Work to complete:
Work out how many lines in the material beneath contain "group". Give only that number.

Records provided:
#####
### src/rtl/sa_output_drain.sv
// Output drain for sa_matmul: deskews the column-skewed psum stream, narrows each column and writes one row per word.
// Optional feature macro SA_DRAIN_SAT_EN selects signed saturation instead of two's-complement truncation.
module sa_output_drain #(
  parameter int NUM_COLS      = 4,
  parameter int ADD_DATAWIDTH = 8,
  parameter int OUT_DATAWIDTH = 8,
  parameter int ADDR_WIDTH    = 8,
  parameter int CNT_WIDTH     = 8
) (
  input  logic                              clk,
  input  logic                              rst,
  input  logic                              i_start,
  input  logic [CNT_WIDTH-1:0]              i_num_rows,
  input  logic [ADDR_WIDTH-1:0]             i_base_addr,
  input  logic                              i_valid,
  input  logic [NUM_COLS*ADD_DATAWIDTH-1:0] i_psum,
  output logic                              o_wr_en,
  output logic [ADDR_WIDTH-1:0]             o_wr_addr,
  output logic [NUM_COLS*OUT_DATAWIDTH-1:0] o_wr_data,
  output logic                              o_busy,
  output logic                              o_done,
  output logic                              o_overflow
);

  typedef enum logic [1:0] {IDLE, COLLECT, FLUSH, DONE} state_t;

  state_t                            state_q, state_d;
  logic [CNT_WIDTH-1:0]              num_q, num_d;
  logic [CNT_WIDTH-1:0]              rows_in_q, rows_in_d;
  logic [CNT_WIDTH-1:0]              wr_cnt_q, wr_cnt_d;
  logic [ADDR_WIDTH-1:0]             addr_q, addr_d;
  logic                              ovf_q, ovf_d;
  logic                              accept;
  logic [NUM_COLS-2:0]               vld_q, vld_d;
  logic                              vld_out;
  logic                              wr_en_q;
  logic [ADDR_WIDTH-1:0]             wr_addr_q;
  logic [NUM_COLS*OUT_DATAWIDTH-1:0] wr_data_q, wr_data_d;
  logic signed [ADD_DATAWIDTH-1:0]   algn [NUM_COLS];

`ifdef SA_DRAIN_SAT_EN
  localparam logic signed [ADD_DATAWIDTH-1:0] SAT_MAX =
    {{(ADD_DATAWIDTH-OUT_DATAWIDTH+1){1'b0}}, {(OUT_DATAWIDTH-1){1'b1}}};
  localparam logic signed [ADD_DATAWIDTH-1:0] SAT_MIN =
    {{(ADD_DATAWIDTH-OUT_DATAWIDTH+1){1'b1}}, {(OUT_DATAWIDTH-1){1'b0}}};
`endif

  function automatic logic signed [OUT_DATAWIDTH-1:0] reduce(input logic signed [ADD_DATAWIDTH-1:0] x);
`ifdef SA_DRAIN_SAT_EN
    if (x > SAT_MAX)      reduce = SAT_MAX[OUT_DATAWIDTH-1:0];
    else if (x < SAT_MIN) reduce = SAT_MIN[OUT_DATAWIDTH-1:0];
    else                  reduce = x[OUT_DATAWIDTH-1:0];
`else
    reduce = x[OUT_DATAWIDTH-1:0];
`endif
  endfunction

  // Deskew: column c waits NUM_COLS-1-c cycles so every column lines up with the last one.
  for (genvar c = 0; c < NUM_COLS; c++) begin : g_col
    localparam int D = NUM_COLS - 1 - c;
    if (D == 0) begin : g_pass
      assign algn[c] = i_psum[c*ADD_DATAWIDTH +: ADD_DATAWIDTH];
    end else begin : g_dly
      logic signed [ADD_DATAWIDTH-1:0] sk_q [D];
      always_ff @(posedge clk) begin
        sk_q[0] <= i_psum[c*ADD_DATAWIDTH +: ADD_DATAWIDTH];
        for (int k = 1; k < D; k++) sk_q[k] <= sk_q[k-1];
      end
      assign algn[c] = sk_q[D-1];
    end
  end

  always_comb begin
    vld_d[0] = accept;
    for (int k = 1; k < NUM_COLS - 1; k++) vld_d[k] = vld_q[k-1];
  end

  assign vld_out = vld_q[NUM_COLS-2];

  always_comb begin
    wr_data_d = '0;
    for (int c = 0; c < NUM_COLS; c++) wr_data_d[c*OUT_DATAWIDTH +: OUT_DATAWIDTH] = reduce(algn[c]);
  end

  always_comb begin
    state_d   = state_q;
    num_d     = num_q;
    rows_in_d = rows_in_q;
    wr_cnt_d  = wr_cnt_q;
    addr_d    = addr_q;
    ovf_d     = ovf_q;
    accept    = 1'b0;
    if (wr_en_q) wr_cnt_d = wr_cnt_q + CNT_WIDTH'(1);
    if (vld_out) addr_d = addr_q + ADDR_WIDTH'(1);
    case (state_q)
      IDLE: begin
        if (i_start) begin
          if (i_num_rows == '0) begin
            state_d = DONE;
          end else begin
            num_d     = i_num_rows;
            rows_in_d = '0;
            wr_cnt_d  = '0;
            addr_d    = i_base_addr;
            ovf_d     = 1'b0;
            state_d   = COLLECT;
          end
        end
      end
      COLLECT: begin
        if (i_valid) begin
          accept    = 1'b1;
          rows_in_d = rows_in_q + CNT_WIDTH'(1);
          if (rows_in_q + CNT_WIDTH'(1) == num_q) state_d = FLUSH;
        end
      end
      FLUSH: begin
        if (i_valid) ovf_d = 1'b1;
        if (wr_en_q && (wr_cnt_q + CNT_WIDTH'(1) == num_q)) state_d = DONE;
      end
      DONE: state_d = IDLE;
      default: state_d = IDLE;
    endcase
  end

  // Output stage: registered write port, one row per cycle.
  always_ff @(posedge clk) begin
    if (rst) begin
      state_q   <= IDLE;
      num_q     <= '0;
      rows_in_q <= '0;
      wr_cnt_q  <= '0;
      addr_q    <= '0;
      ovf_q     <= 1'b0;
      vld_q     <= '0;
      wr_en_q   <= 1'b0;
      wr_addr_q <= '0;
      wr_data_q <= '0;
    end else begin
      state_q   <= state_d;
      num_q     <= num_d;
      rows_in_q <= rows_in_d;
      wr_cnt_q  <= wr_cnt_d;
      addr_q    <= addr_d;
      ovf_q     <= ovf_d;
      vld_q     <= vld_d;
      wr_en_q   <= vld_out;
      if (vld_out) begin
        wr_addr_q <= addr_q;
        wr_data_q <= wr_data_d;
      end
    end
  end

  assign o_wr_en    = wr_en_q;
  assign o_wr_addr  = wr_addr_q;
  assign o_wr_data  = wr_data_q;
  assign o_busy     = (state_q != IDLE);
  assign o_done     = (state_q == DONE);
  assign o_overflow = ovf_q;

endmodule
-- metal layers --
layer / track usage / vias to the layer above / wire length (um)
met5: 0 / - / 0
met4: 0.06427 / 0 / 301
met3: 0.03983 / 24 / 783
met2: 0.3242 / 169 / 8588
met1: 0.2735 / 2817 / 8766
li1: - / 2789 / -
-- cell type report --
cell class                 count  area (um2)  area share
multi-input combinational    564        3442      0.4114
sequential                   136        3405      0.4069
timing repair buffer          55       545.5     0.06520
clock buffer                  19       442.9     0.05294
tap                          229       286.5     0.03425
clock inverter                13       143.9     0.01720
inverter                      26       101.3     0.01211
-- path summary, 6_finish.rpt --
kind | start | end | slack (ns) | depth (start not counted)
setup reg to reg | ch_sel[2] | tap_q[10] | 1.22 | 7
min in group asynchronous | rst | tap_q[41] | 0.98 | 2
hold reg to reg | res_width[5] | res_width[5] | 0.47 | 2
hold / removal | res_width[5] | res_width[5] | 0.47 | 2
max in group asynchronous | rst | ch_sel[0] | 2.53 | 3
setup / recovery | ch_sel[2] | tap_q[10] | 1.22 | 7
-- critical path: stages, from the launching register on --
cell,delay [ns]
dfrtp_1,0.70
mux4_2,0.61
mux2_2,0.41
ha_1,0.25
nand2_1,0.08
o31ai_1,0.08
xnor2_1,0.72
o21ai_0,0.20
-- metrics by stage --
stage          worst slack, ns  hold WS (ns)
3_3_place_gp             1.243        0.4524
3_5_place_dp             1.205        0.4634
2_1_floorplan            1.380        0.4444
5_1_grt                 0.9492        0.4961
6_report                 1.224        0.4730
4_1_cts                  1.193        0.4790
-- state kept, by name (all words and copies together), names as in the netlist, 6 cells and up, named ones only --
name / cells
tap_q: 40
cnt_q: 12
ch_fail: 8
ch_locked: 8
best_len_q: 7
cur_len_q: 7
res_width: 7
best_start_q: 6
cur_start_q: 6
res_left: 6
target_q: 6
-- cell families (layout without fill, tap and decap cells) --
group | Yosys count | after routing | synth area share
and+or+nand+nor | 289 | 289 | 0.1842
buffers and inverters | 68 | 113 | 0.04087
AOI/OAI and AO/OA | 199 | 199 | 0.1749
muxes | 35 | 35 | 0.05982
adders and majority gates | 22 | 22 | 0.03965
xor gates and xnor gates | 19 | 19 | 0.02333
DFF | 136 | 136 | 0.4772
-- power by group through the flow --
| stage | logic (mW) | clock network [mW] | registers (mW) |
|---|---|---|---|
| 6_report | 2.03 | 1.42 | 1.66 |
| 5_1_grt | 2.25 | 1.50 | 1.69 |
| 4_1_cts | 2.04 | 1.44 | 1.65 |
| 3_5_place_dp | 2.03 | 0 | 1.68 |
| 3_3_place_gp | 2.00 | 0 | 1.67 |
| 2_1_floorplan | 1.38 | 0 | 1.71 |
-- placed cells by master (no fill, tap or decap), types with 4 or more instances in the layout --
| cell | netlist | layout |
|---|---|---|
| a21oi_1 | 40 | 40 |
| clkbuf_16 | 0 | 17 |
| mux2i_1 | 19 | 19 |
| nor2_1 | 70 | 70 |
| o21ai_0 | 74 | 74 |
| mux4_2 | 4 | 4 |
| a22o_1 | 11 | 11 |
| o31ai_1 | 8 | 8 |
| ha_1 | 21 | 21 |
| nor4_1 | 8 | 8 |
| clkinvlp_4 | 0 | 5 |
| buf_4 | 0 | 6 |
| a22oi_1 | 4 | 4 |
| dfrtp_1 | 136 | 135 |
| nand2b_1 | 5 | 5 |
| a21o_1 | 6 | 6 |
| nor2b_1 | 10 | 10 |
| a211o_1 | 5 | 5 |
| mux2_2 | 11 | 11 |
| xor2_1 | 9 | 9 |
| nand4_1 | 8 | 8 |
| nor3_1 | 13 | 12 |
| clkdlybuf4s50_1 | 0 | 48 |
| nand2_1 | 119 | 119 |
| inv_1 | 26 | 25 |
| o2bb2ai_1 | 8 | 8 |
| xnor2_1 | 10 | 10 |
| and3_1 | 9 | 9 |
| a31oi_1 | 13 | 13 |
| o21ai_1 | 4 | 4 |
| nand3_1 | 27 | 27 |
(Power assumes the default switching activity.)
**config.mk**
```make
export PLATFORM = sky130hd
export DESIGN_NAME = uart_rx_param
export DESIGN_NICKNAME = d
export VERILOG_FILES = /design/src/rtl/uart_pkg.sv /design/src/rtl/uart_rx_fifo.sv /design/src/rtl/uart_rx_param.sv
export SDC_FILE = /design/constraint.sdc
export NUM_CORES = 1
export LEC_CHECK = 0
export ABC_AREA = 1
export CAP_MARGIN = 20
export CORE_ASPECT_RATIO = 0.6
export CORE_MARGIN = 3
export CORE_UTILIZATION = 40
export DETAILED_ROUTE_END_ITERATION = 16
export GPL_ROUTABILITY_DRIVEN = 0
export PLACE_DENSITY_LB_ADDON = 0.1
export REMOVE_ABC_BUFFERS = 1
export SLEW_MARGIN = 20
export SYNTH_ARGS = -nofsm -noshare
export SYNTH_HDL_FRONTEND = slang
export SYNTH_SLANG_ARGS = --single-unit
export TNS_END_PERCENT = 10
```
**constraint.sdc**
```tcl
create_clock -name clk -period 2.43 [get_ports clk]
set_input_delay 0.486 -clock clk [delete_from_list [all_inputs] [get_ports clk]]
set_output_delay 0.486 -clock clk [all_outputs]
set_load 0.02 [all_outputs]
```
**src/rtl/uart_pkg.sv**
```systemverilog
`default_nettype none
// ============================================================================
//  Module      : uart_pkg
//  Description : Shared types and default constants for the UART receive path.
//                rx_state_e   - receiver FSM state encoding
//                UART_*       - default baud-generator settings
//  Revision    : 1.0 - initial release
// ============================================================================
package uart_pkg;

    localparam int unsigned UART_OVERSAMPLE = 16;
    localparam int unsigned UART_CLK_DIV    = 27;

    typedef enum logic [2:0] {
        RX_IDLE   = 3'd0,
        RX_START  = 3'd1,
        RX_DATA   = 3'd2,
        RX_PARITY = 3'd3,
        RX_STOP   = 3'd4,
        RX_BREAK  = 3'd5
    } rx_state_e;

endpackage
`default_nettype wire

```
**src/rtl/uart_rx_fifo.sv**
```systemverilog
`default_nettype none
// ============================================================================
//  Module      : uart_rx_fifo
//  Description : Synchronous FIFO, WIDTH x DEPTH (DEPTH power of 2, >= 2).
//                A push while full is accepted only if a pop happens in the
//                same cycle; a pop while empty is ignored.
//  Ports       : clk, rst      - clock, asynchronous active-high reset
//                push_i/data_i - write request and data
//                pop_i         - read request (advances head)
//                data_o        - head entry
//                full_o/empty_o- occupancy flags
//  Revision    : 1.0 - initial release
// ============================================================================
module uart_rx_fifo #(
    parameter int unsigned WIDTH = 10,
    parameter int unsigned DEPTH = 4
) (
    input  logic             clk,
    input  logic             rst,
    input  logic             push_i,
    input  logic [WIDTH-1:0] data_i,
    input  logic             pop_i,
    output logic [WIDTH-1:0] data_o,
    output logic             full_o,
    output logic             empty_o
);

    localparam int unsigned ADDR_W = (DEPTH > 2) ? $clog2(DEPTH) : 1;

    // Pointers carry one extra wrap bit to tell full from empty.
    logic [ADDR_W:0]  wr_ptr_q;
    logic [ADDR_W:0]  rd_ptr_q;
    logic [WIDTH-1:0] mem_q [DEPTH];
    logic             w_do_push;
    logic             w_do_pop;

    assign empty_o   = (wr_ptr_q == rd_ptr_q);
    assign full_o    = (wr_ptr_q[ADDR_W] != rd_ptr_q[ADDR_W]) &&
                       (wr_ptr_q[ADDR_W-1:0] == rd_ptr_q[ADDR_W-1:0]);
    assign w_do_pop  = pop_i & ~empty_o;
    assign w_do_push = push_i & (~full_o | w_do_pop);
    assign data_o    = mem_q[rd_ptr_q[ADDR_W-1:0]];

    always_ff @(posedge clk or posedge rst) begin
        if (rst) begin
            wr_ptr_q <= '0;
            rd_ptr_q <= '0;
        end else begin
            if (w_do_push) wr_ptr_q <= wr_ptr_q + (ADDR_W+1)'(1);
            if (w_do_pop)  rd_ptr_q <= rd_ptr_q + (ADDR_W+1)'(1);
        end
    end

    // Storage needs no reset: entries are only visible once written.
    always_ff @(posedge clk) begin
        if (w_do_push) mem_q[wr_ptr_q[ADDR_W-1:0]] <= data_i;
    end

endmodule
`default_nettype wire

```
**src/rtl/uart_rx_param.sv**
```systemverilog
`default_nettype none
// ============================================================================
//  Module      : uart_rx_param
//  Description : Parametrised UART receiver. Oversampling baud generator with
//                mid-bit sampling, configurable data/parity/stop format,
//                per-character frame/parity flags and a receive FIFO with a
//                valid/ready output handshake.
//  Ports       : clk, rst       - clock, asynchronous active-high reset
//                rx_i           - serial line (idle high, asynchronous)
//                rx_data_o      - head character
//                rx_valid_o     - FIFO non-empty
//                rx_ready_i     - consumer accepts head character
//                frame_err_o    - head character had a low stop bit
//                parity_err_o   - head character failed parity
//                overrun_o      - pulse: completed character dropped (full)
//                busy_o         - receiver not idle
//  Revision    : 1.0 - initial release
// ============================================================================
module uart_rx_param
    import uart_pkg::*;
#(
    parameter int unsigned CLK_DIV    = UART_CLK_DIV,
    parameter int unsigned OVERSAMPLE = UART_OVERSAMPLE,
    parameter int unsigned DATA_BITS  = 8,
    parameter int unsigned PARITY_EN  = 0,
    parameter int unsigned PARITY_ODD = 0,
    parameter int unsigned STOP_BITS  = 1,
    parameter int unsigned FIFO_DEPTH = 4
) (
    input  logic                 clk,
    input  logic                 rst,
    input  logic                 rx_i,
    output logic [DATA_BITS-1:0] rx_data_o,
    output logic                 rx_valid_o,
    input  logic                 rx_ready_i,
    output logic                 frame_err_o,
    output logic                 parity_err_o,
    output logic                 overrun_o,
    output logic                 busy_o
);

    localparam int unsigned DIV_W   = $clog2(CLK_DIV);
    localparam int unsigned TICK_W  = $clog2(OVERSAMPLE);
    localparam int unsigned IDX_W   = $clog2(DATA_BITS);
    localparam int unsigned ENTRY_W = DATA_BITS + 2;

    typedef struct packed {
        logic                 frame_err;
        logic                 parity_err;
        logic [DATA_BITS-1:0] data;
    } rx_entry_t;

    // ------------------------------------------------------------------
    // Input synchroniser (idles high so reset does not look like a start)
    // ------------------------------------------------------------------
    logic sync1_q;
    logic rxs_q;

    always_ff @(posedge clk or posedge rst) begin
        if (rst) begin
            sync1_q <= 1'b1;
            rxs_q   <= 1'b1;
        end else begin
            sync1_q <= rx_i;
            rxs_q   <= sync1_q;
        end
    end

    // ------------------------------------------------------------------
    // FSM and datapath registers
    // ------------------------------------------------------------------
    rx_state_e            state_q,    state_d;
    logic [DIV_W-1:0]     div_cnt_q,  div_cnt_d;
    logic [TICK_W-1:0]    tick_cnt_q, tick_cnt_d;
    logic [IDX_W-1:0]     bit_idx_q,  bit_idx_d;
    logic                 stop_idx_q, stop_idx_d;
    logic [DATA_BITS-1:0] shift_q,    shift_d;
    logic                 frame_err_q, frame_err_d;
    logic                 parity_err_q, parity_err_d;
    logic                 overrun_q;

    logic      w_tick;
    logic      w_bit_end;
    logic      w_last_stop;
    logic      w_push;
    rx_entry_t w_push_entry;
    logic      w_pop;
    logic      w_full;
    logic      w_empty;
    logic [ENTRY_W-1:0] w_fifo_rdata;
    rx_entry_t w_head;

    assign w_tick      = (div_cnt_q == DIV_W'(CLK_DIV - 1));
    assign w_bit_end   = w_tick && (tick_cnt_q == TICK_W'(OVERSAMPLE - 1));
    assign w_last_stop = (STOP_BITS == 1) ? 1'b1 : stop_idx_q;

    // State register
    always_ff @(posedge clk or posedge rst) begin
        if (rst) state_q <= RX_IDLE;
        else     state_q <= state_d;
    end

    // Datapath registers
    always_ff @(posedge clk or posedge rst) begin
        if (rst) begin
            div_cnt_q    <= '0;
            tick_cnt_q   <= '0;
            bit_idx_q    <= '0;
            stop_idx_q   <= 1'b0;
            shift_q      <= '0;
            frame_err_q  <= 1'b0;
            parity_err_q <= 1'b0;
        end else begin
            div_cnt_q    <= div_cnt_d;
            tick_cnt_q   <= tick_cnt_d;
            bit_idx_q    <= bit_idx_d;
            stop_idx_q   <= stop_idx_d;
            shift_q      <= shift_d;
            frame_err_q  <= frame_err_d;
            parity_err_q <= parity_err_d;
        end
    end

    // Next-state logic
    always_comb begin
        state_d      = state_q;
        div_cnt_d    = w_tick ? '0 : div_cnt_q + DIV_W'(1);
        tick_cnt_d   = tick_cnt_q;
        bit_idx_d    = bit_idx_q;
        stop_idx_d   = stop_idx_q;
        shift_d      = shift_q;
        frame_err_d  = frame_err_q;
        parity_err_d = parity_err_q;

        // Within a bit, count ticks; the bit-end tick wraps to 0.
        if (w_tick && state_q != RX_IDLE && state_q != RX_BREAK) begin
            tick_cnt_d = w_bit_end ? '0 : tick_cnt_q + TICK_W'(1);
        end

        case (state_q)
            RX_IDLE: begin
                if (!rxs_q) begin
                    // Re-phase the divider to the start edge so that the
                    // half-bit count lands on the centre of the start bit.
                    state_d    = RX_START;
                    div_cnt_d  = '0;
                    tick_cnt_d = '0;
                end
            end
            RX_START: begin
                if (w_tick && tick_cnt_q == TICK_W'(OVERSAMPLE/2 - 1)) begin
                    tick_cnt_d = '0;
                    if (!rxs_q) begin
                        state_d      = RX_DATA;
                        bit_idx_d    = '0;
                        frame_err_d  = 1'b0;
                        parity_err_d = 1'b0;
                    end else begin
                        state_d = RX_IDLE;
                    end
                end
            end
            RX_DATA: begin
                if (w_bit_end) begin
                    shift_d[bit_idx_q] = rxs_q;
                    if (bit_idx_q == IDX_W'(DATA_BITS - 1)) begin
                        state_d    = (PARITY_EN != 0) ? RX_PARITY : RX_STOP;
                        stop_idx_d = 1'b0;
                    end else begin
                        bit_idx_d = bit_idx_q + IDX_W'(1);
                    end
                end
            end
            RX_PARITY: begin
                if (w_bit_end) begin
                    parity_err_d = ((^shift_q) ^ rxs_q) != 1'(PARITY_ODD);
                    state_d      = RX_STOP;
                    stop_idx_d   = 1'b0;
                end
            end
            RX_STOP: begin
                if (w_bit_end) begin
                    if (!rxs_q) frame_err_d = 1'b1;
                    if (w_last_stop) state_d = rxs_q ? RX_IDLE : RX_BREAK;
                    else             stop_idx_d = 1'b1;
                end
            end
            RX_BREAK: begin
                if (rxs_q) state_d = RX_IDLE;
            end
            default: state_d = RX_IDLE;
        endcase
    end

    // Output logic: the push carries the final stop sample directly so the
    // character enters the FIFO on the same edge that samples it.
    always_comb begin
        busy_o                  = (state_q != RX_IDLE);
        w_push                  = (state_q == RX_STOP) && w_bit_end && w_last_stop;
        w_push_entry.frame_err  = frame_err_q | ~rxs_q;
        w_push_entry.parity_err = parity_err_q;
        w_push_entry.data       = shift_q;
    end

    // ------------------------------------------------------------------
    // Receive FIFO and handshake
    // ------------------------------------------------------------------
    assign w_pop = ~w_empty & rx_ready_i;

    uart_rx_fifo #(
        .WIDTH (ENTRY_W),
        .DEPTH (FIFO_DEPTH)
    ) u_fifo (
        .clk     (clk),
        .rst     (rst),
        .push_i  (w_push),
        .data_i  (w_push_entry),
        .pop_i   (w_pop),
        .data_o  (w_fifo_rdata),
        .full_o  (w_full),
        .empty_o (w_empty)
    );

    always_ff @(posedge clk or posedge rst) begin
        if (rst) overrun_q <= 1'b0;
        else     overrun_q <= w_push & w_full & ~w_pop;
    end

    assign w_head       = w_fifo_rdata;
    assign rx_valid_o   = ~w_empty;
    // Outputs read as zero while the FIFO holds nothing.
    assign rx_data_o    = w_empty ? '0   : w_head.data;
    assign frame_err_o  = w_empty ? 1'b0 : w_head.frame_err;
    assign parity_err_o = w_empty ? 1'b0 : w_head.parity_err;
    assign overrun_o    = overrun_q;

endmodule
`default_nettype wire

```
#####
Exercise response:
4